**Data records**
Source: an optimization exercise on an open RTL-to-GDS flow (aim: small area). Production flows keep margins and buffers that such runs may drop. Only simulation tests tie the RTL to the original design; equivalence was not proved. Power and IR drop assume default switching activity.

$ cat flow/config.mk
export PLATFORM = sky130hd
export DESIGN_NAME = marlin_codec
export DESIGN_NICKNAME = marlin_codec
export VERILOG_FILES = /design/flow/design.v
export SDC_FILE = /design/flow/constraint.sdc
export NUM_CORES = 4
export LEC_CHECK = 0
export CAP_MARGIN = 20
export CORE_MARGIN = 2
export CORE_UTILIZATION = 30
export PLACE_DENSITY = 0.35
export SLEW_MARGIN = 20
$ cat flow/constraint.sdc
create_clock -name core_clock -period 20.0 [get_ports {clk}]
set_input_delay 4.0000 -clock core_clock [delete_from_list [all_inputs] [get_ports {clk}]]
set_output_delay 4.0000 -clock core_clock [all_outputs]
set_load 0.01 [all_outputs]
$ cat flow/design.v
module marlin_codec (
    input  wire        clk,
    input  wire        rst,
    input  wire        rx_valid,
    input  wire [7:0]  rx_byte,
    output reg         rx_result,
    output reg  [3:0]  rx_status,
    output reg  [1:0]  msg_kind,
    output reg  [15:0] msg_addr,
    output reg  [7:0]  msg_bytelen,
    input  wire [7:0]  msg_idx,
    output wire [15:0] msg_word,
    input  wire        tx_req_valid,
    output wire        tx_req_ready,
    input  wire [1:0]  tx_cmd,
    input  wire [15:0] tx_addr,
    input  wire [1:0]  tx_ptype,
    input  wire [31:0] tx_data,
    input  wire        tx_wide,
    input  wire        tx_signed,
    input  wire [8:0]  tx_text_len,
    output wire [7:0]  txt_idx,
    input  wire [7:0]  txt_byte,
    output wire        tx_out_valid,
    input  wire        tx_out_ready,
    output reg  [7:0]  tx_out_byte,
    output reg  [1:0]  tx_status
);
    localparam [7:0] H1     = 8'h5A;
    localparam [7:0] H2     = 8'hA5;
    localparam [7:0] C_WREG = 8'h80;
    localparam [7:0] C_RREG = 8'h81;
    localparam [7:0] C_WVAR = 8'h82;
    localparam [7:0] C_RVAR = 8'h83;
    localparam [7:0] OK0    = 8'h4F;
    localparam [7:0] OK1    = 8'h4B;
    localparam integer RX_CAP  = 70;
    localparam integer MSG_CAP = 64;
    localparam [3:0] ST_IDLE         = 4'd0;
    localparam [3:0] ST_ACCUM        = 4'd1;
    localparam [3:0] ST_NOISE        = 4'd2;
    localparam [3:0] ST_DROP_HEADER  = 4'd3;
    localparam [3:0] ST_DROP_LENGTH  = 4'd4;
    localparam [3:0] ST_ACK          = 4'd5;
    localparam [3:0] ST_DROP_FIELDS  = 4'd6;
    localparam [3:0] ST_DROP_COMMAND = 4'd7;
    localparam [3:0] ST_MSG          = 4'd8;
    localparam [1:0] K_NONE = 2'd0;
    localparam [1:0] K_RVAR = 2'd1;
    localparam [1:0] K_RREG = 2'd2;
    localparam [1:0] TS_IDLE   = 2'd0;
    localparam [1:0] TS_SENT   = 2'd1;
    localparam [1:0] TS_NOOP   = 2'd2;
    localparam [1:0] TS_REJECT = 2'd3;
    localparam [1:0] CMD_WREG = 2'd0;
    localparam [1:0] CMD_RREG = 2'd1;
    localparam [1:0] CMD_WVAR = 2'd2;
    localparam [1:0] CMD_RVAR = 2'd3;
    localparam [1:0] P_NONE = 2'd0;
    localparam [1:0] P_BYTE = 2'd1;
    localparam [1:0] P_INT  = 2'd2;
    localparam [1:0] P_TEXT = 2'd3;
    reg [8*RX_CAP-1:0] rx_buf;    
    reg [7:0]  rx_off;
    reg [15:0] msg_data [0:MSG_CAP-1];
    reg [7:0] buf_n [0:RX_CAP-1];
    integer i;
    always @* begin
        for (i = 0; i < RX_CAP; i = i + 1)
            buf_n[i] = (rx_off == i) ? rx_byte : rx_buf[8 * i +: 8];
    end
    wire [8:0] off_n  = {1'b0, rx_off} + 9'd1;
    wire [7:0] len_n  = buf_n[2];
    wire [7:0] cmd_n  = buf_n[3];
    wire [8:0] fend_n = {1'b0, len_n} + 9'd3;
    wire [7:0] rvar_bl = buf_n[6];
    wire [8:0] rvar_w  = ({1'b0, rvar_bl} + 9'd1) >> 1;
    wire [9:0] rvar_need = 10'd4 + {rvar_w, 1'b0};
    wire [7:0] rreg_bl = buf_n[5];
    wire [8:0] rreg_need = 9'd3 + {1'b0, rreg_bl};
    wire is_ack   = (len_n == 8'd3) && (buf_n[4] == OK0) && (buf_n[5] == OK1);
    wire rvar_ok  = (len_n >= 8'd4) && (rvar_need <= {2'b00, len_n});
    wire rreg_ok  = (len_n >= 8'd3) && (rreg_need <= {1'b0, len_n});
    reg [15:0] rvar_word [0:MSG_CAP-1];
    reg [15:0] rreg_word [0:MSG_CAP-1];
    integer k;
    always @* begin
        for (k = 0; k < MSG_CAP; k = k + 1) begin
            if (8 + 2 * k < RX_CAP && k < rvar_w)
                rvar_word[k] = {buf_n[7 + 2 * k], buf_n[8 + 2 * k]};
            else
                rvar_word[k] = 16'h0000;
            if (6 + k < RX_CAP && k < rreg_bl)
                rreg_word[k] = {8'h00, buf_n[6 + k]};
            else
                rreg_word[k] = 16'h0000;
        end
    end
    integer m;
    always @(posedge clk) begin
        if (rst) begin
            rx_off      <= 8'd0;
            rx_result   <= 1'b0;
            rx_status   <= ST_IDLE;
            msg_kind    <= K_NONE;
            msg_addr    <= 16'h0000;
            msg_bytelen <= 8'h00;
            rx_buf      <= {8*RX_CAP{1'b0}};
            for (m = 0; m < MSG_CAP; m = m + 1)
                msg_data[m] <= 16'h0000;
        end else if (rx_valid) begin
            rx_result   <= 1'b0;
            msg_kind    <= K_NONE;
            msg_addr    <= 16'h0000;
            msg_bytelen <= 8'h00;
            for (m = 0; m < MSG_CAP; m = m + 1)
                msg_data[m] <= 16'h0000;
            if (rx_off == 8'd0 && rx_byte != H1) begin
                rx_status <= ST_NOISE;
            end else if (off_n == 9'd3) begin
                if (buf_n[0] != H1 || buf_n[1] != H2) begin
                    rx_status <= ST_DROP_HEADER;
                    rx_off    <= 8'd0;
                    rx_buf    <= {8*RX_CAP{1'b0}};
                end else if (len_n == 8'd0 || fend_n > RX_CAP) begin
                    rx_status <= ST_DROP_LENGTH;
                    rx_off    <= 8'd0;
                    rx_buf    <= {8*RX_CAP{1'b0}};
                end else begin
                    rx_status <= ST_ACCUM;
                    rx_off    <= off_n[7:0];
                    for (m = 0; m < RX_CAP; m = m + 1)
                        rx_buf[8 * m +: 8] <= buf_n[m];
                end
            end else if (off_n >= 9'd4 && off_n == fend_n) begin
                rx_off <= 8'd0;
                rx_buf <= {8*RX_CAP{1'b0}};
                if (cmd_n == C_WREG || cmd_n == C_WVAR) begin
                    rx_status <= is_ack ? ST_ACK : ST_DROP_FIELDS;
                end else if (cmd_n == C_RVAR) begin
                    if (rvar_ok) begin
                        rx_status   <= ST_MSG;
                        rx_result   <= 1'b1;
                        msg_kind    <= K_RVAR;
                        msg_addr    <= {buf_n[4], buf_n[5]};
                        msg_bytelen <= rvar_bl;
                        for (m = 0; m < MSG_CAP; m = m + 1)
                            msg_data[m] <= rvar_word[m];
                    end else begin
                        rx_status <= ST_DROP_FIELDS;
                    end
                end else if (cmd_n == C_RREG) begin
                    if (rreg_ok) begin
                        rx_status   <= ST_MSG;
                        rx_result   <= 1'b1;
                        msg_kind    <= K_RREG;
                        msg_addr    <= {8'h00, buf_n[4]};
                        msg_bytelen <= rreg_bl;
                        for (m = 0; m < MSG_CAP; m = m + 1)
                            msg_data[m] <= rreg_word[m];
                    end else begin
                        rx_status <= ST_DROP_FIELDS;
                    end
                end else begin
                    rx_status <= ST_DROP_COMMAND;
                end
            end else begin
                rx_status <= ST_ACCUM;
                rx_off    <= off_n[7:0];
                for (m = 0; m < RX_CAP; m = m + 1)
                    rx_buf[8 * m +: 8] <= buf_n[m];
            end
        end
    end
    assign msg_word = (msg_idx < MSG_CAP) ? msg_data[msg_idx[5:0]] : 16'h0000;
    reg        tx_busy;
    reg [8:0]  tx_pos;       
    reg [8:0]  tx_last;      
    reg [7:0]  tx_len;
    reg        tx_is_wvar;
    reg [15:0] tx_addr_q;
    reg [1:0]  tx_ptype_q;
    reg [31:0] tx_data_q;
    reg        tx_long;
    assign tx_req_ready = !tx_busy;
    assign tx_out_valid = tx_busy;
    assign txt_idx      = tx_pos[7:0] - 8'd6;
    wire req_illegal = (tx_cmd == CMD_RREG) || (tx_cmd == CMD_RVAR) ||
                       (tx_cmd == CMD_WREG && tx_addr > 16'h00FF) ||
                       (tx_cmd == CMD_WREG && tx_ptype == P_TEXT) ||
                       (tx_ptype == P_TEXT && tx_text_len > 9'd252);
    wire req_noop    = (tx_ptype == P_TEXT) && (tx_text_len == 9'd0);
    wire req_long = tx_wide && (!tx_signed || !tx_data[31]) && (tx_data[31:16] != 16'h0000);
    reg [7:0] req_len;
    always @* begin
        if (tx_cmd == CMD_WREG) begin
            req_len = (tx_ptype == P_NONE) ? 8'd2 : 8'd3;
        end else begin
            case (tx_ptype)
                P_NONE:  req_len = 8'd3;
                P_BYTE:  req_len = 8'd5;
                P_INT:   req_len = req_long ? 8'd7 : 8'd5;
                default: req_len = 8'd3 + tx_text_len[7:0];
            endcase
        end
    end
    always @* begin
        case (tx_pos)
            9'd0: tx_out_byte = H1;
            9'd1: tx_out_byte = H2;
            9'd2: tx_out_byte = tx_len;
            9'd3: tx_out_byte = tx_is_wvar ? C_WVAR : C_WREG;
            9'd4: tx_out_byte = tx_is_wvar ? tx_addr_q[15:8] : tx_addr_q[7:0];
            9'd5: tx_out_byte = tx_is_wvar ? tx_addr_q[7:0] : tx_data_q[7:0];
            default: begin
                case (tx_ptype_q)
                    P_BYTE:
                        tx_out_byte = (tx_pos == 9'd6) ? tx_data_q[7:0] : 8'h00;
                    P_INT:
                        if (tx_long) begin
                            case (tx_pos)
                                9'd6:    tx_out_byte = tx_data_q[31:24];
                                9'd7:    tx_out_byte = tx_data_q[23:16];
                                9'd8:    tx_out_byte = tx_data_q[15:8];
                                default: tx_out_byte = tx_data_q[7:0];
                            endcase
                        end else begin
                            tx_out_byte = (tx_pos == 9'd6) ? tx_data_q[15:8] : tx_data_q[7:0];
                        end
                    P_TEXT:
                        tx_out_byte = txt_byte;
                    default:
                        tx_out_byte = 8'h00;
                endcase
            end
        endcase
    end
    always @(posedge clk) begin
        if (rst) begin
            tx_busy    <= 1'b0;
            tx_pos     <= 9'd0;
            tx_last    <= 9'd0;
            tx_len     <= 8'd0;
            tx_is_wvar <= 1'b0;
            tx_addr_q  <= 16'h0000;
            tx_ptype_q <= P_NONE;
            tx_data_q  <= 32'h0;
            tx_long    <= 1'b0;
            tx_status  <= TS_IDLE;
        end else if (!tx_busy) begin
            if (tx_req_valid) begin
                if (req_illegal) begin
                    tx_status <= TS_REJECT;
                end else if (req_noop) begin
                    tx_status <= TS_NOOP;
                end else begin
                    tx_busy    <= 1'b1;
                    tx_pos     <= 9'd0;
                    tx_len     <= req_len;
                    tx_last    <= {1'b0, req_len} + 9'd2;
                    tx_is_wvar <= (tx_cmd == CMD_WVAR);
                    tx_addr_q  <= tx_addr;
                    tx_ptype_q <= tx_ptype;
                    tx_data_q  <= tx_data;
                    tx_long    <= req_long;
                end
            end
        end else if (tx_out_ready) begin
            if (tx_pos == tx_last) begin
                tx_busy    <= 1'b0;
                tx_pos     <= 9'd0;
                tx_last    <= 9'd0;
                tx_len     <= 8'd0;
                tx_is_wvar <= 1'b0;
                tx_addr_q  <= 16'h0000;
                tx_ptype_q <= P_NONE;
                tx_data_q  <= 32'h0;
                tx_long    <= 1'b0;
                tx_status  <= TS_SENT;
            end else begin
                tx_pos <= tx_pos + 9'd1;
            end
        end
    end
endmodule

**Description of the task**
Copy verbatim, from the listing above, each line from the one containing "(tx_ptype == P_TEXT &&" down to the one containing "8'd7 : 8'd5;", inclusive.

**Task output**
                       (tx_ptype == P_TEXT && tx_text_len > 9'd252);
    wire req_noop    = (tx_ptype == P_TEXT) && (tx_text_len == 9'd0);
    wire req_long = tx_wide && (!tx_signed || !tx_data[31]) && (tx_data[31:16] != 16'h0000);
    reg [7:0] req_len;
    always @* begin
        if (tx_cmd == CMD_WREG) begin
            req_len = (tx_ptype == P_NONE) ? 8'd2 : 8'd3;
        end else begin
            case (tx_ptype)
                P_NONE:  req_len = 8'd3;
                P_BYTE:  req_len = 8'd5;
                P_INT:   req_len = req_long ? 8'd7 : 8'd5;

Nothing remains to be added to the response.